Q&A: The Undying Legacy of Dambudzo Marechera
WINDHOEK, Aug 29 (IPS) - Legendary and controversial Zimbabwean writer Dambudzo Marechera, who once famously told people to let him write and drink his beer, has been dead for 25 years. However, interest in the life and work of the author, who has become a cult icon to aspiring young writers in Zimbabwe and abroad, will not die.
His work continues to inspire authors and readers alike.
Dr. Dobrota Pucherova’s new edited book on Zimbabwean writer Dambudzo Marechera provides new and interesting insights into Marechera’s personal and professional relationships. Courtesy: Dr. Dobrota Pucherova
Emmanuel Sigauke, a Zimbabwean poet and English teacher at Cosumnes River College in the United States, is a student of Marechera’s work. He tells IPS that many people are drawn to the famous author because of the way he exercised his art, the risks he took, and his total commitment to writing.
Indeed, critics hail Marechera as a genius. His most famous book, House of Hunger, won the prestigious Guardian First Book Award in 1979, making Marechera the first and only African to win the award.
After being expelled in the early 1970s from the University of Rhodesia, now known as the University of Zimbabwe, Marechera was admitted to the University of Oxford in the United Kingdom. But he was expelled from there too for unruly behaviour.
He died in Zimbabwe at the age of 35 after spending most of the last five years of his life living in the streets, writing furiously but publishing just one more book, Mindblasts.
Now a book on his life, soon to be released in Zimbabwe, provides new and interesting insights into Marechera’s personal and professional relationships.
Dr. Dobrota Pucherova and Julie Cairnie co-edited the book titled “Moving Spirit: The Legacy of Dambudzo Marechera in the 21st Century”. The book, published in Germany in May, is a compilation of essays by various writers that focus on how Marechera continues to inspire others.
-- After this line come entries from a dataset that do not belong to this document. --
$ cat src/design/followon_pkg.sv
// Package with register map, field layout and types of the follow-on control.
package followon_pkg;

    // ------------------------------------------------------------------
    // Register map
    // ------------------------------------------------------------------
    localparam logic [8:0] control_offset = 9'h1_e8;
    localparam logic [7:0] control_reset  = 8'h80;

    // ------------------------------------------------------------------
    // Field positions
    // ------------------------------------------------------------------
    localparam int auto_a_pos  = 0;
    localparam int method_pos  = 1;
    localparam int auto_b_pos  = 2;
    localparam int auto_c_pos  = 3;
    localparam int seq_lo_pos  = 4;
    localparam int tx_en_pos   = 5;
    localparam int seq_hi_pos  = 6;
    localparam int irq_sel_pos = 7;

    // Frame kinds as told to the transmitter.
    localparam logic kind_fsk  = 1'b0;
    localparam logic kind_ofdm = 1'b1;

    // Sequencer states, one-hot.
    typedef enum logic [3:0] {
        st_idle    = 4'b0001,
        st_switch  = 4'b0010,
        st_wait    = 4'b0100,
        st_followon = 4'b1000
    } seq_state_type;

    // Decoded control settings.
    typedef struct packed {
        logic auto_on;
        logic method;
        logic shortest;
        logic tx_enable;
        logic irq_select;
    } settings_type;

    // Request to the transmitter for the follow-on frame.
    typedef struct packed {
        logic start;
        logic ofdm;
        logic use_shift;
        logic use_followon_freq;
    } tx_request_type;

endpackage : followon_pkg
**config.mk**
```make
export PLATFORM = sky130hd
export DESIGN_NAME = csrf_core
export DESIGN_NICKNAME = d
export VERILOG_FILES = /design/src/logic/csrf_pkg.sv /design/src/logic/csrf_regfile.sv /design/src/logic/csrf_core.sv
export SDC_FILE = /design/constraint.sdc
export NUM_CORES = 1
export LEC_CHECK = 0
export BUFFER_PORTS_ARGS = -buffer_cell sky130_fd_sc_hd__buf_2
export CAP_MARGIN = 15
export CORE_MARGIN = 4
export CORE_UTILIZATION = 25
export CTS_BUF_LIST = sky130_fd_sc_hd__clkbuf_16
export DETAILED_ROUTE_END_ITERATION = 7
export GPL_TIMING_DRIVEN = 0
export HOLD_SLACK_MARGIN = 0.15
export SKIP_LAST_GASP = 1
export SLEW_MARGIN = 20
export SYNTH_ARGS = -nofsm -noshare
export SYNTH_HDL_FRONTEND = slang
export SYNTH_HIERARCHICAL = 1
export SYNTH_SLANG_ARGS = --single-unit
```
**constraint.sdc**
```tcl
create_clock -name CLOCK -period 4.1 [get_ports CLOCK]
set_clock_uncertainty 0.1 [all_clocks]
set_input_delay 0.205 -clock CLOCK [delete_from_list [all_inputs] [get_ports CLOCK]]
set_output_delay 0.205 -clock CLOCK [all_outputs]
set_load 0.02 [all_outputs]
```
“I believe it provides many new insights into Marechera’s relationships with his contemporaries, with other authors, and with his fans and inspirees. For example, Carolyn Hart’s essay explores Marechera’s relationship with African-American postmodern writers, while Katja Kellerer’s piece examines the intertextualities between House of Hunger and Ignatius Mabasa’s Mapenzi,” Pucherova says.
She holds a PhD on southern African writing and studied Marechera’s writing as part of her thesis. She also lectures on his work.
Excerpts of the interview follow.
Q: What drew you to the Marechera phenomenon?
A: Marechera’s writing expresses very well the desire for mental freedom that concerned me when studying southern African authors. He believed that overcoming oppositional identity discourses and freeing the imagination to create space for individual reinvention could achieve true liberation from oppression.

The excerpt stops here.